#### What is expected
Only the number is wanted: state how many lines of the data below contain the word "count".

(Dataset entries)

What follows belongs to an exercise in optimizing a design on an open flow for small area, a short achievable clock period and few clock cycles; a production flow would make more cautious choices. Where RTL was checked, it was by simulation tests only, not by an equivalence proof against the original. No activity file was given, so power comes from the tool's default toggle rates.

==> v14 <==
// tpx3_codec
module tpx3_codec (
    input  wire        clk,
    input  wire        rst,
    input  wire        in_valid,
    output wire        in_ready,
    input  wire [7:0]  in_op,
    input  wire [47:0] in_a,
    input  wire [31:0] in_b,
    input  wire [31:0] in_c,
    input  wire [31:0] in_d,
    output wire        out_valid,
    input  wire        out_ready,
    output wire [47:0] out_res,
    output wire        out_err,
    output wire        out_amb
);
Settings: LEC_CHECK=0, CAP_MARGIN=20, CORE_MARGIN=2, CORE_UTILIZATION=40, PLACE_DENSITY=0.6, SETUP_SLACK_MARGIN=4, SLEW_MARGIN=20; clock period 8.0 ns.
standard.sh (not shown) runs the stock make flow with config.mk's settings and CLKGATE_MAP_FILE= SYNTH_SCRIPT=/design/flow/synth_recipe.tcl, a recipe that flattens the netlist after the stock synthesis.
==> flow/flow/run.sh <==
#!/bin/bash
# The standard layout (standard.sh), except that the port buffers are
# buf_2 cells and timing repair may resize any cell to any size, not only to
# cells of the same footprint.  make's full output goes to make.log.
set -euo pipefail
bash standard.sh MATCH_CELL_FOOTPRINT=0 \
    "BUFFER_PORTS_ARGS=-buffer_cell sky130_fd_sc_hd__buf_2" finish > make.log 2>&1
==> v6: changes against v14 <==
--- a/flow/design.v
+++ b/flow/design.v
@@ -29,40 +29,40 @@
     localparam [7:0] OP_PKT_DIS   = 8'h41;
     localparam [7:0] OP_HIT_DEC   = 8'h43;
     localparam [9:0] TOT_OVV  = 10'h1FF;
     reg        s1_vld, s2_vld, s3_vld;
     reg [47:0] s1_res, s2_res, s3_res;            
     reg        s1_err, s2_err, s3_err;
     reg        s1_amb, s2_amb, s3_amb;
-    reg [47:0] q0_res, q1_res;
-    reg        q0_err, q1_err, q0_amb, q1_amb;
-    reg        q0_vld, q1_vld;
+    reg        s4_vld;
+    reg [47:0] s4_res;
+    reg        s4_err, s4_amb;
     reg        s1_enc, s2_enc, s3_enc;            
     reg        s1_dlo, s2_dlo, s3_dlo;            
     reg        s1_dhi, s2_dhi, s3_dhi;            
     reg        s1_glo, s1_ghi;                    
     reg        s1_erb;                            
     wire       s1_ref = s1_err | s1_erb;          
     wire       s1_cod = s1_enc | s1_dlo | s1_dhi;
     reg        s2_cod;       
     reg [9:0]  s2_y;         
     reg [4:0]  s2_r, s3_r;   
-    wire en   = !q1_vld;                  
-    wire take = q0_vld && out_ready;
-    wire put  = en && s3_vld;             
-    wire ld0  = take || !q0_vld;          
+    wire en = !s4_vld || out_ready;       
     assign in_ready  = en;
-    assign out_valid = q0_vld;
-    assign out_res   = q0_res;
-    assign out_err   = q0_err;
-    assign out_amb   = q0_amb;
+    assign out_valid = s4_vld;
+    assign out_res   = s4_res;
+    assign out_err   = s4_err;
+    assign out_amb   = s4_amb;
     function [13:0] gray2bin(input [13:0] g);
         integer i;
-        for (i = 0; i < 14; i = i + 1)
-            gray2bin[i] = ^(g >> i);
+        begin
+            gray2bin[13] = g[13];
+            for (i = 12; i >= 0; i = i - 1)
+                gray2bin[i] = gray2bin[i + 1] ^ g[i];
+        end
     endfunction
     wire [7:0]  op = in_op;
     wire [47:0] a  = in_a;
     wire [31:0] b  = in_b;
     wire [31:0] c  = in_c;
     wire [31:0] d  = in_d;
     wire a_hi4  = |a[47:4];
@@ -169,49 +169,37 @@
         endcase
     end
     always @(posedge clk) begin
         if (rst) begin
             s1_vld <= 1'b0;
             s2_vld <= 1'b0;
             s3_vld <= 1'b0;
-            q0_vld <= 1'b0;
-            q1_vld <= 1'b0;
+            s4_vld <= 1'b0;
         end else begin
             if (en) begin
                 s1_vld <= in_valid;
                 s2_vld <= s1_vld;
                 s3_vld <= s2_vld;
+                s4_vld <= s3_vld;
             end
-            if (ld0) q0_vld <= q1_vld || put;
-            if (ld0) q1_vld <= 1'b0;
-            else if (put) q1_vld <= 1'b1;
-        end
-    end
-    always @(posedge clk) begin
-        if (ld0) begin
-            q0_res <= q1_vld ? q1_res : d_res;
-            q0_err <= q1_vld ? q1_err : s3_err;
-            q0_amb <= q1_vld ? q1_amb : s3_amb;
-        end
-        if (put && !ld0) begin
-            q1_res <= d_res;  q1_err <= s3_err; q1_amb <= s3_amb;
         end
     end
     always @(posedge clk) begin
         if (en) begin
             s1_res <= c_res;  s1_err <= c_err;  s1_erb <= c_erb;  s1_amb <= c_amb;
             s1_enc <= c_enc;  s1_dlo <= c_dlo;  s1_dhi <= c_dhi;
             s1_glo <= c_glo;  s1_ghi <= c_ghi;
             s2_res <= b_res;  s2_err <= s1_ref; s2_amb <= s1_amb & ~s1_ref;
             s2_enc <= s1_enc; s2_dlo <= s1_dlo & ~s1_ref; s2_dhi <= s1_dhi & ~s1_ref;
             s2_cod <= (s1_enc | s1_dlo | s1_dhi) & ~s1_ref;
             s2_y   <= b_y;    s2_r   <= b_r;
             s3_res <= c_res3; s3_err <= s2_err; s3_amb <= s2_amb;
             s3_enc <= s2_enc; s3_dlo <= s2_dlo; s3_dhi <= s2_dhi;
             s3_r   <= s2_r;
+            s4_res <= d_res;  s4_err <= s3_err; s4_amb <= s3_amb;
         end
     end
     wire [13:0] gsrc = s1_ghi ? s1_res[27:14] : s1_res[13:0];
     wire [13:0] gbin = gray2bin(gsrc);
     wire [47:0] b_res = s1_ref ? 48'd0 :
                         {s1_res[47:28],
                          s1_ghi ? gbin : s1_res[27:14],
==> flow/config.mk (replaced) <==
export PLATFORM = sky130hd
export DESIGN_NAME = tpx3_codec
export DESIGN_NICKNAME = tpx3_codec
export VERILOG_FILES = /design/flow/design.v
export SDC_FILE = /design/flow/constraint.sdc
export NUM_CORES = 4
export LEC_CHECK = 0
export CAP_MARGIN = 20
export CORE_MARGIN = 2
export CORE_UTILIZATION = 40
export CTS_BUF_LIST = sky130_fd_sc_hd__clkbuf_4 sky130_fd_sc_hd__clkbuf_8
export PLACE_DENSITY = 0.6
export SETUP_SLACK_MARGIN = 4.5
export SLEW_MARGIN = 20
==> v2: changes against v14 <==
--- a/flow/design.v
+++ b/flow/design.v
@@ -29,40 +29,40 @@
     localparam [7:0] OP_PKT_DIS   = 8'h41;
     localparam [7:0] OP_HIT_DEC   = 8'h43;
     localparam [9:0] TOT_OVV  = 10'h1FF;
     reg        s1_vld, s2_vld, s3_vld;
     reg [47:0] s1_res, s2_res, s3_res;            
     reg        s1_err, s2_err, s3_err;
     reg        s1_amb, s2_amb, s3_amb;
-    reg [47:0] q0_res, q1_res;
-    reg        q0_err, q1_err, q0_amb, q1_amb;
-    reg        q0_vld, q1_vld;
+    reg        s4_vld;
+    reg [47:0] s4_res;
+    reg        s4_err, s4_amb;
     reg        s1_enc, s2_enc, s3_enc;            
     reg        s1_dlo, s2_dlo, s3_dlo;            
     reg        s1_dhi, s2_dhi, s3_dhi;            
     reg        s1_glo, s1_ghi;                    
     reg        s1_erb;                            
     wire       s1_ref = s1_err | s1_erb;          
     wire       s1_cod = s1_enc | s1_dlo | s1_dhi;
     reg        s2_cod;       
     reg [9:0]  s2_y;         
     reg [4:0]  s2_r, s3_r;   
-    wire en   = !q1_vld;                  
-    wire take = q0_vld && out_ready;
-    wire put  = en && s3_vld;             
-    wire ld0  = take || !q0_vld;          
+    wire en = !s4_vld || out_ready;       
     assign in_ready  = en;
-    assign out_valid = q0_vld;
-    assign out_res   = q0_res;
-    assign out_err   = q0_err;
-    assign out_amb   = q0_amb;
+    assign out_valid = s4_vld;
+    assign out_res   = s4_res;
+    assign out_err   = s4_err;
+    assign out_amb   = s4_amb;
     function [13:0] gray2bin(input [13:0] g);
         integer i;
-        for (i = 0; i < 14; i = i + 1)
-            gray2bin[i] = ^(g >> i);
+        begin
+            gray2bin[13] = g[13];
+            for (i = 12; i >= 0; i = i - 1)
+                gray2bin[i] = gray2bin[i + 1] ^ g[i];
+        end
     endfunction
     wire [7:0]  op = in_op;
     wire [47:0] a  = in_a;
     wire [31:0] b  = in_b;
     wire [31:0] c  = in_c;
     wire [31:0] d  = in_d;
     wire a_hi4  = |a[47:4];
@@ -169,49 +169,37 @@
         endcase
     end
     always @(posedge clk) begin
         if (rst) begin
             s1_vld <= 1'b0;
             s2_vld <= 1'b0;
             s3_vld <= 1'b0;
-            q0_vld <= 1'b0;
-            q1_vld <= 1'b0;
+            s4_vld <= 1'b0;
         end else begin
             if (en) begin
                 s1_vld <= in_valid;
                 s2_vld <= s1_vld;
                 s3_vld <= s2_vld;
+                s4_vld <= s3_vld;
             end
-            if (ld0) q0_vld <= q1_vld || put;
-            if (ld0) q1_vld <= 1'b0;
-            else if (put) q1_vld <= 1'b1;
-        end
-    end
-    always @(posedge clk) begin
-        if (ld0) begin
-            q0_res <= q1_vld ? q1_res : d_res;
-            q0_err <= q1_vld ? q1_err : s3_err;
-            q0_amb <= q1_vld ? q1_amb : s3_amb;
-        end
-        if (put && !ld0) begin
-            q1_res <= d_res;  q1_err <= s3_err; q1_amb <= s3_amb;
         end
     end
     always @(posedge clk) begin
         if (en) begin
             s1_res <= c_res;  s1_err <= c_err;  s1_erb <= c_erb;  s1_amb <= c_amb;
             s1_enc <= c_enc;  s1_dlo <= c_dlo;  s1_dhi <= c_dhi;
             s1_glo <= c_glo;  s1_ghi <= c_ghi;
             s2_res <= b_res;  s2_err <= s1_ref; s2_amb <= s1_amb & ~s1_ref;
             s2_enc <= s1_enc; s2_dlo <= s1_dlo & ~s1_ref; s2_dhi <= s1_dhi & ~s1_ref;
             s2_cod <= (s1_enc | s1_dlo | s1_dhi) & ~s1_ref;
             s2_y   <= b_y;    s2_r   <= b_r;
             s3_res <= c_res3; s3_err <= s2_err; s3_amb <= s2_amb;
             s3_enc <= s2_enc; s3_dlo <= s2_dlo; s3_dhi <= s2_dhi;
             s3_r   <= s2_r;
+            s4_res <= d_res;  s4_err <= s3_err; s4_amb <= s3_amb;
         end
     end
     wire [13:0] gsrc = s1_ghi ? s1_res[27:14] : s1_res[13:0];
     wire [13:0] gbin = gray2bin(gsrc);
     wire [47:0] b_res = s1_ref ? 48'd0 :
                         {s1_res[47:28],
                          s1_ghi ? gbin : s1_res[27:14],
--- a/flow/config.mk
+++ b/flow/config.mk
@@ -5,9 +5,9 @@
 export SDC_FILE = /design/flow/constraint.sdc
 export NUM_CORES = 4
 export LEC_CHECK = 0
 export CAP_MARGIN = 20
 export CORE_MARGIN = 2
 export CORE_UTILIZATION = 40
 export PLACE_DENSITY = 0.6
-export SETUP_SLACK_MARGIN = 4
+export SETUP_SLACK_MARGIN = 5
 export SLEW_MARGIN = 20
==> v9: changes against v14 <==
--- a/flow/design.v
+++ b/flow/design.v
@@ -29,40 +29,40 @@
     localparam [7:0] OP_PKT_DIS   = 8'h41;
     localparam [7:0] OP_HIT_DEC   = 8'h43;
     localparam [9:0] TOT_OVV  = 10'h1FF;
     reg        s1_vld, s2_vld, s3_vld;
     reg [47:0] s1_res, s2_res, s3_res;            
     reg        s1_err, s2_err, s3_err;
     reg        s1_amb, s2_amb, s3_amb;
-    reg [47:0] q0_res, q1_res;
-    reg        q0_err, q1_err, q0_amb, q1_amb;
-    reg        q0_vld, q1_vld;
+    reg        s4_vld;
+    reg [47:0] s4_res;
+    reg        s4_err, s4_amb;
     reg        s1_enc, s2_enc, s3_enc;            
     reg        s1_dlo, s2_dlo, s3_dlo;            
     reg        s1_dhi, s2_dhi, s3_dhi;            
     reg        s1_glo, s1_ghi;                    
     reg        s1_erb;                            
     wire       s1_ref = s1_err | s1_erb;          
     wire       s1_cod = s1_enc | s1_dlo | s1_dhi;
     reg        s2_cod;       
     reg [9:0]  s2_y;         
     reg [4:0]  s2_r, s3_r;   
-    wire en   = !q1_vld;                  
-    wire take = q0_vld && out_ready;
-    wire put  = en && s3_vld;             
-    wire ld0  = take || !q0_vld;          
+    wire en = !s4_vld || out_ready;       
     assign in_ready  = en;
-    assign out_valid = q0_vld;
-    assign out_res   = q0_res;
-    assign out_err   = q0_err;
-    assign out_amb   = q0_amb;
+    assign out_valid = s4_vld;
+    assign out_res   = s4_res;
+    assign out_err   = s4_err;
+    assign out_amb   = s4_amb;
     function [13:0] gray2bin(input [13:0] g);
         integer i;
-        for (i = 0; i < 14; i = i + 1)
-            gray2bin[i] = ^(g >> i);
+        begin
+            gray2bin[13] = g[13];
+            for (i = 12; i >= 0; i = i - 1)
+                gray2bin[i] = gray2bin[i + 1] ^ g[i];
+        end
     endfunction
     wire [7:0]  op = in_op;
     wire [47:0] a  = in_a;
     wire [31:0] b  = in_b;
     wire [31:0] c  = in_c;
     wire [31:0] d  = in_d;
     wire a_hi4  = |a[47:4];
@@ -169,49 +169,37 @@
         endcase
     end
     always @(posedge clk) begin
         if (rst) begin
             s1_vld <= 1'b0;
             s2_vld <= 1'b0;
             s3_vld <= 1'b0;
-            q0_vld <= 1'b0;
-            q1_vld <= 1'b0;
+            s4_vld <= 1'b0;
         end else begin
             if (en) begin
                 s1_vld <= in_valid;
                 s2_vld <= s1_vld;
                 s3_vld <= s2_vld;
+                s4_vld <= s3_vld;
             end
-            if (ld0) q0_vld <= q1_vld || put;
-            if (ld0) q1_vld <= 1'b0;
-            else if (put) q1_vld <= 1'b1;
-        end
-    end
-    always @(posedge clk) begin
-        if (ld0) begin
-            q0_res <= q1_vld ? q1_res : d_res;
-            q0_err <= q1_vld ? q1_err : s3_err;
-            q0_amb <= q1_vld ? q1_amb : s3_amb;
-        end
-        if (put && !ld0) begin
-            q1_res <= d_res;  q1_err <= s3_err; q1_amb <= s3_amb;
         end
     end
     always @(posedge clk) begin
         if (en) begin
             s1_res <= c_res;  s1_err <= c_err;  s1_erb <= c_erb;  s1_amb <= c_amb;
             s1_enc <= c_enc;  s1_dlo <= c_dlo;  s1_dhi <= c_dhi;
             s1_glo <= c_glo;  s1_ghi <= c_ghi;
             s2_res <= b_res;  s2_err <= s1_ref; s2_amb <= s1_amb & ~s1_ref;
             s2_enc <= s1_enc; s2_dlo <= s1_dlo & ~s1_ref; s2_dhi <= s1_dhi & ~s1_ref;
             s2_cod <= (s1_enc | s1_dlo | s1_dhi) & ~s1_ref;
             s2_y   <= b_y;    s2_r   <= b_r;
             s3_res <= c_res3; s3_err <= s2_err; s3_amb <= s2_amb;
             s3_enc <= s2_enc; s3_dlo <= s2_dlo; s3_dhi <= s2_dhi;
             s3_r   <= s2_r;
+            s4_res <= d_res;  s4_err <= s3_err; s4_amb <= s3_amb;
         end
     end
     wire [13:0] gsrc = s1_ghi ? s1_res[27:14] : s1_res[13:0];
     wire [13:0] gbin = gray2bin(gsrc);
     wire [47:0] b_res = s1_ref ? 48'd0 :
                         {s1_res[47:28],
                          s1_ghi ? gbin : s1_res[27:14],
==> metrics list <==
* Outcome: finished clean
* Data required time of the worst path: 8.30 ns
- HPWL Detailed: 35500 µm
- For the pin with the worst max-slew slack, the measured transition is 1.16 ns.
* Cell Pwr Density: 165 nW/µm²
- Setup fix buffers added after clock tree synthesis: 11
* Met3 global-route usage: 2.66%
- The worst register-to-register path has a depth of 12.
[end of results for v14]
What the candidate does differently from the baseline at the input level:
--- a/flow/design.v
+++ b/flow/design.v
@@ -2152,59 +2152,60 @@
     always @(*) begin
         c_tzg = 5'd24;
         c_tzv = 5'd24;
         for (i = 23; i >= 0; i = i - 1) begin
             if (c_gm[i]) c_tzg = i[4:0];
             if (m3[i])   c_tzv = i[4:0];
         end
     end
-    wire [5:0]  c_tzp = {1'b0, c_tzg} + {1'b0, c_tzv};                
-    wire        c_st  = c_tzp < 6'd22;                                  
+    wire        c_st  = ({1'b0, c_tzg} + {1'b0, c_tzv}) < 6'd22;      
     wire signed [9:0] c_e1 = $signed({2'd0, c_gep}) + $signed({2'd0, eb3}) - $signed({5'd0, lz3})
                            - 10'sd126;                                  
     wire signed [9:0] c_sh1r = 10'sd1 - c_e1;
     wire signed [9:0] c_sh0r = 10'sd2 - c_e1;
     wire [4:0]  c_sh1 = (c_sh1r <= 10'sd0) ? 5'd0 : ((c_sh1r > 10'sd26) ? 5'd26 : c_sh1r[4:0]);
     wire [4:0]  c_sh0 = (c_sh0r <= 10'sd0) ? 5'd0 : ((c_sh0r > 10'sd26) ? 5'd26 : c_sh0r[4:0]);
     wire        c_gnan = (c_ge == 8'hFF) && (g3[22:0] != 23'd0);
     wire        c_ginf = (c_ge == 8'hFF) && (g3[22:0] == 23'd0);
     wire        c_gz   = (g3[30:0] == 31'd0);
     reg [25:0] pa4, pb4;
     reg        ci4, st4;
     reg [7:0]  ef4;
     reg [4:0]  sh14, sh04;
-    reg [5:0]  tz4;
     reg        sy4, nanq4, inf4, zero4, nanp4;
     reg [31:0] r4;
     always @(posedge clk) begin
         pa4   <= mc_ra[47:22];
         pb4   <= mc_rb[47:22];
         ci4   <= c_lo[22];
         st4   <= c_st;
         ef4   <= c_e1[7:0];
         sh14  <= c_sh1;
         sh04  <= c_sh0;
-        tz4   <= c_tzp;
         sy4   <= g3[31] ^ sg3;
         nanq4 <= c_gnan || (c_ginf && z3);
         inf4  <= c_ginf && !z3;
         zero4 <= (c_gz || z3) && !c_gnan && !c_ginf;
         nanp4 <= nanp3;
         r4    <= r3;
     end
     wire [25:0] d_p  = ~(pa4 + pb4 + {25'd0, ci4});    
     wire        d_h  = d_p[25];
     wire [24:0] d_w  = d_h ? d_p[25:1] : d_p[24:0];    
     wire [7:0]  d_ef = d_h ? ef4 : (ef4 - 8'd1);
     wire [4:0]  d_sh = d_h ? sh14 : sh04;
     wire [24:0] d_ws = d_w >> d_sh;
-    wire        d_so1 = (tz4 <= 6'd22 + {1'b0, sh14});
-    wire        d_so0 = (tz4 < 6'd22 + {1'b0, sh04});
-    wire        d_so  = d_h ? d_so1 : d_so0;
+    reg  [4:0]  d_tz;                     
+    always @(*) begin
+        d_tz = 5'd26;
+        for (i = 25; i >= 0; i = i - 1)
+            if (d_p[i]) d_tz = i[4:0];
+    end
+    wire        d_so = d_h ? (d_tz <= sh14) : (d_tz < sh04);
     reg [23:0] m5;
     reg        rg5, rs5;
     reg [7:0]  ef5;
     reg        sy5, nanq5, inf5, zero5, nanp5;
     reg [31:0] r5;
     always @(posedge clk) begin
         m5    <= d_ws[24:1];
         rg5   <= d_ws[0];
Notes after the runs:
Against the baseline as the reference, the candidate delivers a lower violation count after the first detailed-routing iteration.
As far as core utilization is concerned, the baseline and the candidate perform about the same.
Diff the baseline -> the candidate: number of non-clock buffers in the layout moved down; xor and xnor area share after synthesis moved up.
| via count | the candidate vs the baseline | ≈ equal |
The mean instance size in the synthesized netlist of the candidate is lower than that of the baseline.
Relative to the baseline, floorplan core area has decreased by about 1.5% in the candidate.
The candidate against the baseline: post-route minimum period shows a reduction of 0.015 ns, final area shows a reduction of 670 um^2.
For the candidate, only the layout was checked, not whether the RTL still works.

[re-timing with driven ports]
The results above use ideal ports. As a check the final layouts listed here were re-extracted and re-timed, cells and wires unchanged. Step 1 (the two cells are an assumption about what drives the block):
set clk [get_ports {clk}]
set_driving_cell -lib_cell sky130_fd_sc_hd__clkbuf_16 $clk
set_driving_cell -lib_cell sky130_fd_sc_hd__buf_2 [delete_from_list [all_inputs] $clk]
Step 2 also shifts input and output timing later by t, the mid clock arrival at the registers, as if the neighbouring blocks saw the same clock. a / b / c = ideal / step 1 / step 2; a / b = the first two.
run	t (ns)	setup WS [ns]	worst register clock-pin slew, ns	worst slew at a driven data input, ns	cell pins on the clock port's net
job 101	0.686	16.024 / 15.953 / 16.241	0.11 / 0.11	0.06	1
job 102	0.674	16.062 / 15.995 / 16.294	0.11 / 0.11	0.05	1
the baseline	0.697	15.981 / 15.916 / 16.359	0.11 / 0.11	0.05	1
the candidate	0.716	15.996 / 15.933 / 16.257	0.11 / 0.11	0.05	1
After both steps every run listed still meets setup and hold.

#### Answer to this problem
2